The Challenge Before Q.wiki
Until 2011, our quality management (QM) system consisted of a centralized collection of Word and Excel files. While it technically met the minimum requirements for audits and customer expectations, it fell short in a critical area: everyday usability.
There was a persistent gap between what was actually happening in practice and what was documented. Real knowledge often lived elsewhere — in hallway conversations or email threads between experienced team members. The downside? Only those directly involved stayed informed, while everyone else lacked visibility into the bigger picture.
We quickly realized that true organizational value and operational excellence couldn’t be achieved this way. To close the gap, we needed to shift our mindset:
Everyone should be able to contribute to and access process knowledge — right where that knowledge is created. And managers needed a system that also supported strategic oversight and governance.
Why We Chose Q.wiki
We discovered Q.wiki — perhaps by chance — during an event at RWTH Aachen, where we met Modell Aachen GmbH. They were already pioneering a new generation of quality management: interactive, collaborative, and wiki-based.
That first contact led to a pilot project — and it didn’t take long to convince key stakeholders throughout the company. The benefits were immediately clear, and we quickly decided to roll out Q.wiki across the entire organization.
Success with Q.wiki
What continues to impress us about Q.wiki is its open, collaborative approach. The system enables true cross-departmental dialogue, allowing all process stakeholders to engage directly with the workflows that affect them.

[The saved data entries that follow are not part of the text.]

<file path="src/rtl/apb_pkg.sv">
// Shared APB definitions: requester FSM states and the constant-register map
// exposed by the read-only slave on the same bus.
package apb_pkg;

  typedef enum logic [1:0] {
    IDLE   = 2'd0,
    SETUP  = 2'd1,
    ACCESS = 2'd2,
    RESP   = 2'd3
  } apb_m_state_t;

  localparam int unsigned PI_HIGH_OFS = 0;
  localparam int unsigned PI_LOW_OFS  = 1;
  localparam int unsigned E_HIGH_OFS  = 2;
  localparam int unsigned E_LOW_OFS   = 3;

endpackage

</file>
<file path="src/rtl/apb_const_reader.sv">
// APB read requester: expands (addr, len) commands into single-word APB reads
// and hands each word to a valid/ready response stream.
module apb_const_reader
  import apb_pkg::*;
#(
  parameter int ADDR_W    = 32,
  parameter int DATA_W    = 32,
  parameter int LEN_W     = 4,
  parameter int ADDR_STEP = 1,
  parameter int TIMEOUT   = 16
) (
  input  logic              pclk,
  input  logic              preset,
  input  logic              cmd_valid,
  output logic              cmd_ready,
  input  logic [ADDR_W-1:0] cmd_addr,
  input  logic [LEN_W-1:0]  cmd_len,
  output logic              rsp_valid,
  input  logic              rsp_ready,
  output logic [DATA_W-1:0] rsp_data,
  output logic              rsp_err,
  output logic              rsp_last,
  output logic              busy,
  output logic [ADDR_W-1:0] paddr,
  output logic              psel,
  output logic              penable,
  output logic              pwrite,
  output logic [DATA_W-1:0] pwdata,
  input  logic              pready,
  input  logic              pslverr,
  input  logic [DATA_W-1:0] prdata
);

  localparam int TO_W = (TIMEOUT > 0) ? $clog2(TIMEOUT + 1) : 1;

  apb_m_state_t     state;
  logic [LEN_W-1:0] remaining;
  logic [TO_W-1:0]  to_cnt;
  logic             timeout_hit;

  assign pwrite      = 1'b0;
  assign pwdata      = '0;
  assign cmd_ready   = ~busy;
  assign timeout_hit = (TIMEOUT != 0) && (to_cnt == TO_W'(TIMEOUT));

  // paddr doubles as the running beat address between beats
  always_ff @(posedge pclk) begin
    if (preset) begin
      state     <= IDLE;
      busy      <= 1'b0;
      psel      <= 1'b0;
      penable   <= 1'b0;
      paddr     <= '0;
      rsp_valid <= 1'b0;
      rsp_data  <= '0;
      rsp_err   <= 1'b0;
      rsp_last  <= 1'b0;
    end else begin
      case (state)
        IDLE: begin
          if (cmd_valid) begin
            paddr     <= cmd_addr;
            remaining <= cmd_len;
            psel      <= 1'b1;
            busy      <= 1'b1;
            state     <= SETUP;
          end
        end
        SETUP: begin
          penable <= 1'b1;
          to_cnt  <= '0;
          state   <= ACCESS;
        end
        ACCESS: begin
          // a completing pready takes priority over a simultaneous timeout
          if (pready) begin
            rsp_data  <= prdata;
            rsp_err   <= pslverr;
            rsp_last  <= (remaining == '0) | pslverr;
            rsp_valid <= 1'b1;
            psel      <= 1'b0;
            penable   <= 1'b0;
            state     <= RESP;
          end else if (timeout_hit) begin
            rsp_data  <= '0;
            rsp_err   <= 1'b1;
            rsp_last  <= 1'b1;
            rsp_valid <= 1'b1;
            psel      <= 1'b0;
            penable   <= 1'b0;
            state     <= RESP;
          end else begin
            to_cnt <= to_cnt + TO_W'(1);
          end
        end
        RESP: begin
          if (rsp_ready) begin
            rsp_valid <= 1'b0;
            if (rsp_last) begin
              busy  <= 1'b0;
              state <= IDLE;
            end else begin
              paddr     <= paddr + ADDR_W'(ADDR_STEP);
              remaining <= remaining - LEN_W'(1);
              psel      <= 1'b1;
              state     <= SETUP;
            end
          end
        end
        default: state <= IDLE;
      endcase
    end
  end

endmodule

</file>
<file path="config.mk">
export PLATFORM = sky130hd
export DESIGN_NAME = apb_const_reader
export DESIGN_NICKNAME = d
export VERILOG_FILES = /design/src/rtl/apb_pkg.sv /design/src/rtl/apb_const_reader.sv
export SDC_FILE = /design/constraint.sdc
export NUM_CORES = 1
export LEC_CHECK = 0
export ABC_CLOCK_PERIOD_IN_PS = 2400
export BUFFER_PORTS_ARGS = -buffer_cell sky130_fd_sc_hd__clkbuf_2
export CAP_MARGIN = 25
export CORE_ASPECT_RATIO = 2
export CORE_MARGIN = 5
export CORE_UTILIZATION = 49
export CTS_CLUSTER_DIAMETER = 100
export DETAILED_ROUTE_END_ITERATION = 12
export PLACE_DENSITY = 0.81
export SYNTH_ARGS = -nofsm -noshare
export SYNTH_HDL_FRONTEND = slang
export SYNTH_SLANG_ARGS = --single-unit
</file>
<file path="constraint.sdc">
create_clock -name pclk -period 2.4 [get_ports pclk]
set_input_delay 0.12 -clock pclk [delete_from_list [all_inputs] [get_ports pclk]]
set_output_delay 0.12 -clock pclk [all_outputs]
set_load 0.05 [all_outputs]
</file>
== Word-level counts from Yosys, hierarchy flattened ==
Cells that the tools add are included.

* Eq/ne operators: 11
* Reductions and logical operators: 16
* Bitwise logic cells: 3
* Add/subtract/negate cells: 3
* Muxes and demuxes: 35

{| class="wikitable"
|+ Operators by type and width
! cell !! count
|-
| $mux 32 || 5
|-
| $pmux 32 s2 || 1
|-
| $add 32x1->32 const B || 1
|-
| $mux 1 || 13
|-
| $mux 4 || 3
|-
| $ne 2x2->1 const B || 6
|-
| $reduce_and 4->1 || 3
|-
| $mux 5 || 2
|-
| $pmux 5 s2 || 1
|-
| $reduce_and 5->1 || 2
|-
| $mux 2 || 4
|-
| $pmux 2 s4 || 1
|-
| $pmux 4 s2 || 1
|-
| $reduce_bool 2->1 || 4
|-
| $pmux 1 s2 || 3
|-
| $reduce_and 3->1 || 2
|-
| $add 5x1->5 const B || 1
|-
| $eq 5x5->1 const B || 1
|-
| $eq 2x2->1 const B || 2
|-
| $logic_not 4->1 || 1
|-
| $reduce_and 2->1 || 2
|-
| $sub 4x1->4 const B || 1
|-
| $ne 3x3->1 const B || 1
|-
| $pmux 1 s3 || 1
|-
| other kinds (5) || 6
|}

* Bits of input ports: 74
* Bits in registers: 81
* Output and inout bits: 104

== Depth between registers and ports, before layout ==
* Depth in word-level cells: 4
* Mapped depth: 8

== Worst setup path after synthesis ==
Ideal clock, no wire load.

* Path kind: reg2reg
* Start point: reg paddr[6]
* End point: reg paddr[17]
* Clock period less this slack: 2.359 ns
* Stages on the path, launching flop included: 7
* Slack: 0.041 ns
* Arrival time: 2.285 ns
* Path through: dfxtp_1 -> clkbuf_2 -> nand4_2 -> nor3_1 -> nand3_1 -> or4_2 -> a31oi_1

* Cells in the longest elaborated chain, start to end: 4

{| class="wikitable"
|+ Ends and longest elaborated chain
! what !! line !! text
|-
| from (decl) || apb_const_reader.sv:24 || <nowiki>output logic [ADDR_W-1:0] paddr,</nowiki>
|-
| from (signal assigned) || apb_const_reader.sv:62 || <nowiki>paddr <= cmd_addr;</nowiki>
|-
| from (signal assigned) || apb_const_reader.sv:103 || <nowiki>paddr <= paddr + ADDR_W'(ADDR_STEP);</nowiki>
|-
| $add 32x1->32 || apb_const_reader.sv:103 ||
|-
| $mux 32 || apb_const_reader.sv:99 || <nowiki>if (rsp_last) begin</nowiki>
|-
| $mux 32 || apb_const_reader.sv:97 || <nowiki>if (rsp_ready) begin</nowiki>
|-
| $pmux 32 s2 || apb_const_reader.sv:59 || <nowiki>case (state)</nowiki>
|}

No other way between the ends. The select of a mux whose other input is x is not followed.
A chain may end at the register's enable or synchronous reset.

== Worst setup path after layout ==
* Start point: reg paddr[10]
* End point: reg paddr[20]

Same word-level chain as after synthesis.

==> results.json <==
{
  "gr-max-usage-layer": "met2",
  "final.setup.tns_ps": 0,
  "critical_path.top_delay_family": "simple AND/OR/NAND/NOR gates",
  "synth.avg_cell_area_um2": 8.35,
  "resized_after_cts": 0,
  "final_min_period_ps": 2160,
  "p_leak_nw": 2.37,
  "power.clock.fraction": 0.206,
  "maxCapViolations": 0,
  "overflow": 0,
  "ys_seq_area_frac": 0.390,
  "grt_first_pass_wirelength_um": 20300,
  "globalRouteMet2Util": 0.405,
  "run_status": "finished clean",
  "design.portCount": 178,
  "worst-path-buf-inv": 0,
  "crit_path_category": "reg -> reg",
  "number_of_global_route_vias_before_repair": 4396,
  "max-clock-path-buffers": 2,
  "synthDistinctLibCells": 65,
  "path_max_fanout": 9,
  "place_inst": 759,
  "drc": 0,
  "cp_common_cell": "sky130_fd_sc_hd__or4_1",
  "timing.critical_path.arrival_ps": 2420,
  "area.sequential_mm2": 0.00171,
  "cts_clock_pin_slew_for_the_worst_setup_and_hold_paths_ps": 60,
  "ir_drop_v": 0.000784,
  "drt.antenna.violating_nets": 0,
  "number_of_antenna_violations_at_the_first_check_in_global_routing": 0,
  "slowest_stage": "sky130_fd_sc_hd__or4_1",
  "cp.required_ps": 2660,
  "slew_viols_final": 0,
  "hold_viol": 0,
  "io_buffer_count": 144,
  "rows": 49,
  "clock_sink_count": 81,
  "async_s_r_ff_share_synth": 0,
  "power_frac_comb": 0.487,
  "sw_frac_of_total": 0.477,
  "synth_enable_flop_cells": 9,
  "globalRouteMet3Util": 0.0627,
  "avgViaCountPerCell": 5.86,
  "hp-class": "in -> reg",
  "synth-seq-cells": 81,
  "final_cells": 775,
  "grt.met1_usage": 0.232,
  "die_height_um": 144,
  "antennaDiodeCount": 0,
  "placed_area_mm2": 0.00513,
  "clock_latency_late_sink_ps": 330,
  "timing.final.crit_share": 0.902,
  "rsz0062_at_grt": "false",
  "timing.final.setup_violations": 0,
  "placeableCoreArea_mm2": 0.00889,
  "drt_first_pass_iters": 7,
  "yosysWarnings": 0,
  "post-route-util": 0.614,
  "cts_inserted_buffers": 9,
  "post_drt_wl_per_cell_um": 16.8,
  "finalWirelength_um": 13000,
  "seq_power_share": 0.306,
  "drtIter0Drc": 290,
  "multiInputGateArea_mm2": 0.00234,
  "fmaxAchievable_ghz": 0.462,
  "worst-slew-pin-transition_ps": 543,
  "detailroute.via_count": 4543,
  "power-per-cell-area_mw_per_mm2": 1320,
  "setup.worst_path.end_class": "flip-flop",
  "crit_path_cell_trace": "and4_1 -> nand3_1 -> or4_1 -> or4_1 -> a31oi_1",
  "area_growth_pct": 24.4,
  "post-cts-setup-buffer-count": 0,
  "power.net_switching_mw": 3.43,
  "layout.filler_cells": 776,
  "worst_setup_path_start_kind": "flip-flop",
  "post_synth_inst_count": 526,
  "grt.total_usage": 0.224,
  "floorplan.die.width_um": 76.9,
  "post-dp-hpwl_um": 9800,
  "grt_start_max_net_pins": 43,
  "effective_utilization_at_floorplan": 0.494,
  "ctsHtreeMaxLevel": 3,
  "floorplan.die_area_mm2": 0.0111,
  "netlist_area_mm2": 0.00439,
  "clock_tree.root_cell": "sky130_fd_sc_hd__clkbuf_16",
  "ctsHoldBuffers": 0,
  "fin_worst_skew_ps": 8.08,
  "gpl.final_weighted_congestion": 0.891,
  "post-route-cell-area_mm2": 0.00546,
  "num-nets-final": 750,
  "timing.slew.headroom": 0.635,
  "drive_gt1_frac": 0.290,
  "critPathMaxStageDelay_ps": 550,
  "clock_tree_from_tritoncts": "done",
  "internal_power_mw": 3.77,
  "synth_flop_cell": "sky130_fd_sc_hd__dfxtp_1"
}
[layout make-up]
type / count / share of cell area
clock inverter: 2 / 0.0110
sequential: 81 / 0.313
tap: 102 / 0.0234
multi-input combinational: 393 / 0.428
inverter: 18 / 0.0124
timing repair buffer: 165 / 0.164
clock buffer: 14 / 0.0483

This isn’t just about documentation — it’s about co-creation:
One of the keys to our success was strong alignment from the start: the QM team, IT department, and executive leadership all pulled in the same direction. That unity paved the way for a smooth rollout and long-term adoption.
Measurable Engagement
Years later, Q.wiki remains a cornerstone of our management system — not just technically, but culturally. The high level of acceptance is evident in our usage data:
Over 16,000 system accesses per month — and consistently rising.
Conclusion
Q.wiki turned our fragmented, compliance-focused documentation into a living, collaborative management system. It brings our teams together, empowers employees to take ownership, and ensures that process knowledge stays visible, accessible, and continuously evolving.
“Q.wiki was the ideal starting point for rolling out knowledge and process management across the organization.”
“It’s not certificates that make processes successful — it’s our employees. And 86% of them use Q.wiki every month.”
“Regulatory processes used to be a necessary evil. Today, they create real value for our workforce.”